The L. plantarum and L. paracasei strains used in this study were the generous gift of Dr. Stig Bengmark. L. plantarum, L. paracasei and L. acidophilus (ATCC No. 53544) were grown first in MRS (DeMan Rogosa & Sharpe, Difco) broth at 37°C, 5% CO2 under non-agigating conditions, centrifuged (20 min, 5400 rpm), and resuspended in modified Hank’s balanced saline solution (HBSS; Invitrogen, Carlsbad, CA) supplemented with 0.04 M MgSO4, 0.03 M MnSO4, 1.15 M K2PO4, 0.36 M sodium acetate, 0.88 M ammonium citrate, 10% polysorbate (growth factor for Lactobacillus sp) and 20% dextrose, then propagated overnight at 37°C, 5% CO2 nonagitating conditions (2 × 109 cfu/mL). The culture was again centrifuged and the supernatant (conditioned media) aseptically filtered using 0.22 μm low protein binding cellulose acetate filters (Millipore).

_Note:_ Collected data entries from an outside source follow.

[src/sv/sbs_pkg.sv]
// Shared constants and types for the sorted pair binary search block.
`timescale 1ns / 1ps
`default_nettype none

package sbs_pkg;

  // defaults for the top level parameters
  localparam int unsigned TableDepthDef = 1024;
  localparam int unsigned SymbolBitsDef = 32;

  // fixed field widths
  localparam int unsigned IndexW  = 10;
  localparam int unsigned CountW  = 11;
  localparam int unsigned KeyW    = 32;
  localparam int unsigned PosW    = 11;
  localparam int unsigned InDataW = 80;  // index + two keys, padded to bytes
  localparam int unsigned OutDataW = 16; // found + position, padded to bytes

  // command codes carried in tuser
  localparam logic CMD_LOAD   = 1'b0;
  localparam logic CMD_SEARCH = 1'b1;

  // outcome of one lexicographic probe compare
  typedef struct packed {
    logic key_after;   // key pair sorts strictly after the entry
    logic key_before;  // key pair sorts strictly before the entry
  } cmp_res_t;

endpackage

`default_nettype wire

[src/sv/sbs_seq.sv]
// Search sequencer: holds bounds, issues one table read per probe, drives results.
`timescale 1ns / 1ps
`default_nettype none

module sbs_seq #(
  parameter int unsigned TableDepth = sbs_pkg::TableDepthDef,
  parameter int unsigned SymbolBits = sbs_pkg::SymbolBitsDef
) (
  input  wire logic                          clk_i,
  input  wire logic                          rst_ni,
  // configuration
  input  wire logic                          cfg_we_i,
  input  wire logic [sbs_pkg::CountW-1:0]    cfg_wdata_i,
  // input items
  input  wire logic                          in_valid_i,
  output logic                               in_ready_o,
  input  wire logic                          in_cmd_i,
  input  wire logic [sbs_pkg::IndexW-1:0]    in_index_i,
  input  wire logic [SymbolBits-1:0]         in_left_i,
  input  wire logic [SymbolBits-1:0]         in_right_i,
  // result items
  output logic                               out_valid_o,
  input  wire logic                          out_ready_i,
  output logic                               out_found_o,
  output logic [sbs_pkg::PosW-1:0]           out_pos_o,
  // table access
  output logic                               ram_we_o,
  output logic [$clog2(TableDepth)-1:0]      ram_waddr_o,
  output logic                               ram_re_o,
  output logic [$clog2(TableDepth)-1:0]      ram_raddr_o,
  // compare unit
  output logic [SymbolBits-1:0]              key_left_o,
  output logic [SymbolBits-1:0]              key_right_o,
  input  wire sbs_pkg::cmp_res_t             cmp_i
);

  localparam int unsigned AddrW = $clog2(TableDepth);
  localparam int unsigned PtrW  = $clog2(TableDepth + 1);
  localparam int unsigned CntW  = (PtrW > sbs_pkg::CountW) ? PtrW : sbs_pkg::CountW;

  typedef enum logic [1:0] {
    ST_IDLE,
    ST_START,
    ST_PROBE,
    ST_FINISH
  } state_e;

  state_e                    state_q, state_d;
  logic [sbs_pkg::CountW-1:0] count_q, count_d;
  logic [CntW-1:0]           lo_q, lo_d, hi_q, hi_d, mid_q, mid_d;
  logic [SymbolBits-1:0]     kl_q, kl_d, kr_q, kr_d;
  logic                      res_found_q, res_found_d;
  logic [CntW-1:0]           res_pos_q, res_pos_d;
  logic                      out_valid_q, out_valid_d;
  logic                      out_found_q, out_found_d;
  logic [sbs_pkg::PosW-1:0]  out_pos_q, out_pos_d;

  logic                      accept;
  logic [CntW-1:0]           count_eff;
  logic [CntW-1:0]           lo_n, hi_n, sel_lo, sel_hi, mid_n;
  logic [CntW:0]             mid_sum;

  assign accept    = in_valid_i && (state_q == ST_IDLE);
  assign count_eff = (CntW'(count_q) > CntW'(TableDepth)) ? CntW'(TableDepth)
                                                          : CntW'(count_q);

  // probe bounds after this cycle's compare
  always_comb begin
    lo_n = lo_q;
    hi_n = hi_q;
    if (cmp_i.key_after) begin
      lo_n = mid_q + CntW'(1);
    end else if (cmp_i.key_before) begin
      hi_n = mid_q;
    end
  end

  // shared midpoint adder: floor((lo + hi - 1) / 2), only used while lo < hi
  assign sel_lo  = (state_q == ST_START) ? lo_q : lo_n;
  assign sel_hi  = (state_q == ST_START) ? hi_q : hi_n;
  assign mid_sum = {1'b0, sel_lo} + {1'b0, sel_hi} - (CntW + 1)'(1);
  assign mid_n   = mid_sum[CntW:1];

  always_comb begin
    state_d     = state_q;
    count_d     = cfg_we_i ? cfg_wdata_i : count_q;
    lo_d        = lo_q;
    hi_d        = hi_q;
    mid_d       = mid_q;
    kl_d        = kl_q;
    kr_d        = kr_q;
    res_found_d = res_found_q;
    res_pos_d   = res_pos_q;
    out_valid_d = out_valid_q && !out_ready_i;
    out_found_d = out_found_q;
    out_pos_d   = out_pos_q;
    ram_re_o    = 1'b0;
    ram_raddr_o = AddrW'(mid_n);

    case (state_q)
      ST_IDLE: begin
        if (accept && (in_cmd_i == sbs_pkg::CMD_SEARCH)) begin
          kl_d    = in_left_i;
          kr_d    = in_right_i;
          lo_d    = '0;
          hi_d    = count_eff;
          state_d = ST_START;
        end
      end
      ST_START: begin
        if (lo_q < hi_q) begin
          ram_re_o = 1'b1;
          mid_d    = mid_n;
          state_d  = ST_PROBE;
        end else begin
          res_found_d = 1'b0;
          res_pos_d   = lo_q;
          state_d     = ST_FINISH;
        end
      end
      ST_PROBE: begin
        if (!cmp_i.key_after && !cmp_i.key_before) begin
          res_found_d = 1'b1;
          res_pos_d   = mid_q;
          state_d     = ST_FINISH;
        end else if (lo_n < hi_n) begin
          ram_re_o = 1'b1;
          lo_d     = lo_n;
          hi_d     = hi_n;
          mid_d    = mid_n;
        end else begin
          lo_d        = lo_n;
          hi_d        = hi_n;
          res_found_d = 1'b0;
          res_pos_d   = lo_n;
          state_d     = ST_FINISH;
        end
      end
      ST_FINISH: begin
        // wait for the output register to drain
        if (!out_valid_q || out_ready_i) begin
          out_valid_d = 1'b1;
          out_found_d = res_found_q;
          out_pos_d   = sbs_pkg::PosW'(res_pos_q);
          state_d     = ST_IDLE;
        end
      end
      default: begin
        state_d = ST_IDLE;
      end
    endcase
  end

  always_ff @(posedge clk_i or negedge rst_ni) begin
    if (!rst_ni) begin
      state_q     <= ST_IDLE;
      count_q     <= '0;
      lo_q        <= '0;
      hi_q        <= '0;
      mid_q       <= '0;
      kl_q        <= '0;
      kr_q        <= '0;
      res_found_q <= 1'b0;
      res_pos_q   <= '0;
      out_valid_q <= 1'b0;
      out_found_q <= 1'b0;
      out_pos_q   <= '0;
    end else begin
      state_q     <= state_d;
      count_q     <= count_d;
      lo_q        <= lo_d;
      hi_q        <= hi_d;
      mid_q       <= mid_d;
      kl_q        <= kl_d;
      kr_q        <= kr_d;
      res_found_q <= res_found_d;
      res_pos_q   <= res_pos_d;
      out_valid_q <= out_valid_d;
      out_found_q <= out_found_d;
      out_pos_q   <= out_pos_d;
    end
  end

  // loads write straight through; out-of-range indexes are dropped
  assign ram_we_o    = accept && (in_cmd_i == sbs_pkg::CMD_LOAD)
                       && (32'(in_index_i) < 32'(TableDepth));
  assign ram_waddr_o = AddrW'(in_index_i);

  assign in_ready_o  = (state_q == ST_IDLE);
  assign out_valid_o = out_valid_q;
  assign out_found_o = out_found_q;
  assign out_pos_o   = out_pos_q;
  assign key_left_o  = kl_q;
  assign key_right_o = kr_q;

  a_probe_in_bounds : assert property (@(posedge clk_i) disable iff (!rst_ni)
    (state_q == ST_PROBE) |-> ((mid_q >= lo_q) && (mid_q < hi_q)))
    else $error("probe index outside search window");

  a_window_ordered : assert property (@(posedge clk_i) disable iff (!rst_ni)
    ((state_q == ST_PROBE) || (state_q == ST_START)) |-> (lo_q <= hi_q))
    else $error("search window inverted");

  a_hi_shrinks : assert property (@(posedge clk_i) disable iff (!rst_ni)
    (state_q == ST_PROBE) |=> (hi_q <= $past(hi_q)))
    else $error("upper bound grew during search");

  a_no_rw_clash : assert property (@(posedge clk_i) disable iff (!rst_ni)
    !(ram_we_o && ram_re_o))
    else $error("table write and probe read in the same cycle");

endmodule

`default_nettype wire
File: src/design/bts_pkg.sv
// Shared types, widths, register codes and reset values of the tone sequencer.
package bts_pkg;

    localparam int MAX_STEPS    = 8;
    localparam int NUM_PATTERNS = 5;

    typedef logic [7:0]  tick_t;
    typedef logic [15:0] period_t;
    typedef logic [14:0] high_time_t;
    typedef logic [19:0] pattern_t;
    typedef logic [19:0] cfg_data_t;
    typedef logic [2:0]  pattern_sel_t;
    typedef logic [3:0]  step_idx_t;
    typedef logic [1:0]  step_val_t;

    typedef enum logic [2:0] {
        REG_TICK_DIVIDE   = 3'd0,
        REG_BASE_PERIOD   = 3'd1,
        REG_STEP_SCALE    = 3'd2,
        REG_PATTERN_ZERO  = 3'd3,
        REG_PATTERN_ONE   = 3'd4,
        REG_PATTERN_TWO   = 3'd5,
        REG_PATTERN_THREE = 3'd6,
        REG_PATTERN_FOUR  = 3'd7
    } cfg_index_t;

    typedef enum logic {
        OP_TICK  = 1'b0,
        OP_START = 1'b1
    } op_t;

    localparam tick_t    TICK_DIVIDE_RESET   = 8'd100;
    localparam period_t  BASE_PERIOD_RESET   = 16'h03FF;
    localparam period_t  STEP_SCALE_RESET    = 16'd200;
    localparam pattern_t PATTERN_ZERO_RESET  = 20'd435;
    localparam pattern_t PATTERN_ONE_RESET   = 20'd4373;
    localparam pattern_t PATTERN_TWO_RESET   = 20'd69975;
    localparam pattern_t PATTERN_THREE_RESET = 20'd275;
    localparam pattern_t PATTERN_FOUR_RESET  = 20'd145;

endpackage
[src/sv/bpht_ram.sv]
// Generic single-write, single-read RAM with registered read data.
// No dependencies.
module bpht_ram #(
  parameter int Width = 8,
  parameter int Depth = 16
) (
  input  logic                     clk_i,
  input  logic                     we_i,
  input  logic [$clog2(Depth)-1:0] waddr_i,
  input  logic [Width-1:0]         wdata_i,
  input  logic [$clog2(Depth)-1:0] raddr_i,
  output logic [Width-1:0]         rdata_o
);

  logic [Width-1:0] mem_q [Depth];

  // Write port and registered read port
  always_ff @(posedge clk_i) begin
    if (we_i) begin
      mem_q[waddr_i] <= wdata_i;
    end
    rdata_o <= mem_q[raddr_i];
  end

endmodule

[config.mk]
export PLATFORM = sky130hd
export DESIGN_NAME = bpht_ram
export DESIGN_NICKNAME = d
export VERILOG_FILES = /design/src/sv/bpht_ram.sv
export SDC_FILE = /design/constraint.sdc
export NUM_CORES = 1
export LEC_CHECK = 0
export BUFFER_PORTS_ARGS = -buffer_cell sky130_fd_sc_hd__buf_2
export CAP_MARGIN = 20
export CORE_MARGIN = 5
export CORE_UTILIZATION = 45
export CTS_CLUSTER_DIAMETER = 120
export CTS_CLUSTER_SIZE = 8
export DETAILED_ROUTE_END_ITERATION = 7
export GPL_TIMING_DRIVEN = 0
export SYNTH_ARGS = -nofsm -noshare
export SYNTH_HDL_FRONTEND = slang
export SYNTH_SLANG_ARGS = --single-unit
export TNS_END_PERCENT = 50
[constraint.sdc]
create_clock -name clk_i -period 2.2 [get_ports clk_i]
set_clock_uncertainty 0.2 [all_clocks]
set_input_delay 0.44 -clock clk_i [delete_from_list [all_inputs] [get_ports clk_i]]
set_output_delay 0.44 -clock clk_i [all_outputs]
set_load 0.05 [all_outputs]
==> results.toml, run 1 <==
[synthesis]
yosys.cell_types.count = 19
yosys.area_share.adder_pct = 0
ys_top_cells_by_area = "edfxtp_1 (75%), mux4_2 (7.9%), mux4_1 (7.1%)"
synth.most_common_cell = "edfxtp_1"
yosys.area_share.simple_pct = 3.18
ys_warn_count = 0
synth-xor-area-share_pct = 0
async_reset_ff_share_pct = 0
synthCells = 229
synth.largest_area_cell = "edfxtp_1"
synth_top_cells_by_count = "edfxtp_1 (128), mux4_2 (18), a22oi_1 (16)"
synth_compound_area_share_pct = 2.33
syn_area_um2 = 5150
synth-seq-cells = 136
syn_nets = 247
netlist.area_leader.share_pct = 74.7
synth_edf_count = 128
muxShareOfSynthArea_pct = 15.0
synth_top_family_by_area = "multiplexers"
synthFlopType = "edfxtp_1"
ys_seq_area_share_pct = 77.8
synth.avg_cell_area_um2 = 22.5

[route]
drt_iter0_markers = 119
drc = 0
drt-total-wl_um = 9560
wl_per_cell_um = 22.1
vias = 2361
drtPass1Iterations = 4
avgViaCountPerCell = 5.47
antenna_left = 0

[global_route]
grt-ovfl-total = 0
grtUsageTotal_pct = 15.6
grt_start_max_net_pins = 17
grt_pass1_vias = 2433
antenna_found_initial = 0
grt_pass1_wl_um = 14300

[status]
status = "complete, no violations"

[setup_path]
crit_arrival_ns = 1.80
worstRegToRegCells = 3
cp-start-kind = "primary input"
end_kind = "flip-flop"
worstPathRequired_ns = 2.11
worst-path-max-fanout = 6
reg2reg_setup_slack_ns = 0.57
worstSetupPathType = "in2reg"

[place]
hpwl_um = 6240
gp_congestion = 0.736
portBuffers = 24
place_inst = 400
dp_slack_ns = -0.130

[cts]
path_clk_slew_ns = 0.05
htree_levels = 4
numCtsBuffers = 17
cts_root_buf = "clkbuf_16"
cts_sinks = 136
ctsHoldBuffers = 0
cts_tree = "built"
clock_latency_ns = 0.41
cts_buffer_depth = 2
cts.repair.resized = 0
post_cts_buffers = 0

[pwr]
vdd_ir_drop_max_v = 0.000599
cellPowerDensity_nw_per_um2 = 976
leakage_nw = 2.04

[job]
maxCapViolCount = 0

[floorplanning]
core_area_um2 = 11300
die_x_um = 117
fp.dieArea_um2 = 13700
ios = 26
start_util_pct = 45.5
dieHeight_um = 117
num_rows = 39

[sta]
worst_slack_ns = 0.304
fin_crit_ns = 1.90
min_period_over_period_pct = 86.2
slew_violations = 0
fmax_mhz = 528
finalHoldViolCount = 0
rsz0062_at_grt = "no"
relSlewSlack_pct = 46.9
setup_tns_ns = 0
worst_pin_slew_ns = 0.794
setup_viol = 0

[cells_and_area]
diodes = 0
drive_gt1_share_pct = 29.1
area.growth.synth_to_final_pct = 17.1
final_nets = 294
stdcell_count = 432
final_util_pct = 53.2

[worst_hold_path]
hold_class = "in2reg"
hold_depth = 1
[final cells by class]
type                            count  area, µm²
Timing Repair Buffer               28        145
Sequential cell                   136       4000
Fill cell                         908       5290
Clock buffer                       20        447
Clock inverter                     12        109
Tap cell                          143        179
Multi-Input combinational cell     83       1060
Buffer                             10       86.3
[kinds of logic after synthesis]
group                  count (synthesis)
buffers and inverters                 10
muxes                                 32
DFF                                  136
and+or+nand+nor                       35
AOI/OAI and AO/OA                     16
[power breakdown]
group	internal [mW]	switching [mW]	total, mW
Sequential	2.90	0.0116	2.91
Clock	1.67	0.968	2.64
Combinational	0.116	0.216	0.332
Total	4.68	1.20	5.88
[metrics by stage]
step | power (mW) | area, µm² | hold WS, ns
floorplan | 3.17 | 5150 | 0.339
global placement | 3.29 | 5450 | 0.457
detailed placement | 3.30 | 5470 | 0.470
CTS | 5.93 | 6030 | 0.210
global route | 6.08 | 6030 | 0.224
finish | 5.88 | 6030 | 0.225
[metal layers]
layer / share of wire (%) / track usage [%] / vias to the layer above / routed length, µm
met5: 0 / 0 / - / 0
met3: 5.5 / 3.91 / 11 / 530
met4: 1.2 / 6.65 / 0 / 112
met2: 50 / 24.3 / 61 / 4760
li1: - / - / 1067 / -
met1: 43 / 21.1 / 1222 / 4160
[path summary, 6_finish.rpt]
kind	from	end
worst min register to register	mem_q[8][2]$_DFFE_PP_	rdata_o[2]$_DFF_P_
worst max register to register	mem_q[15][7]$_DFFE_PP_	rdata_o[7]$_DFF_P_
worst min-delay path	wdata_i[6]	mem_q[6][6]$_DFFE_PP_
worst max-delay path	waddr_i[2]	mem_q[0][1]$_DFFE_PP_
[worst max-delay path, stage by stage]
cell,delay (ns)
buf_2,0.12
or3b_2,0.53
nor3_1,0.42
buf_2,0.30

Murine RAW 264.7 macrophage cells (ATCC No. TIB-71) were maintained at 37°C in Dulbecco’s modified Eagle’s medium (DMEM) with 4 mM L-glutamine and 10% fetal bovine serum and used up to passage 30.
YAMC (young adult mouse colon) cells (gift of Dr. R. Whitehead, Vanderbilt University, Nashville, TN)22 were maintained under permissive conditions (33°C) in RPMI 1640 medium with 5% (vol/vol) fetal bovine serum, 5U/mL murine IFN-γ (Gibco BRL, Grand Island, NY), 50 μg/mL streptomycin, 50 U/mL penicillin, supplemented with ITS+ Premix (BD Biosciences, Bedford, MA), and differentiated under nonpermissive conditions at 37°C as previously described.17 Cells were pretreated with Lp-CM for 4 hours, then treated with either TNF-α, 30 ng/mL for 30 minutes (Peprotech, Rocky Hill, NJ), flagellin, 100 ng/mL for 30 minutes (Axxora LCC, San Diego, CA), or poly dI:dC, 50 μg/mL for 16 hours (Invivogen, San Diego, CA).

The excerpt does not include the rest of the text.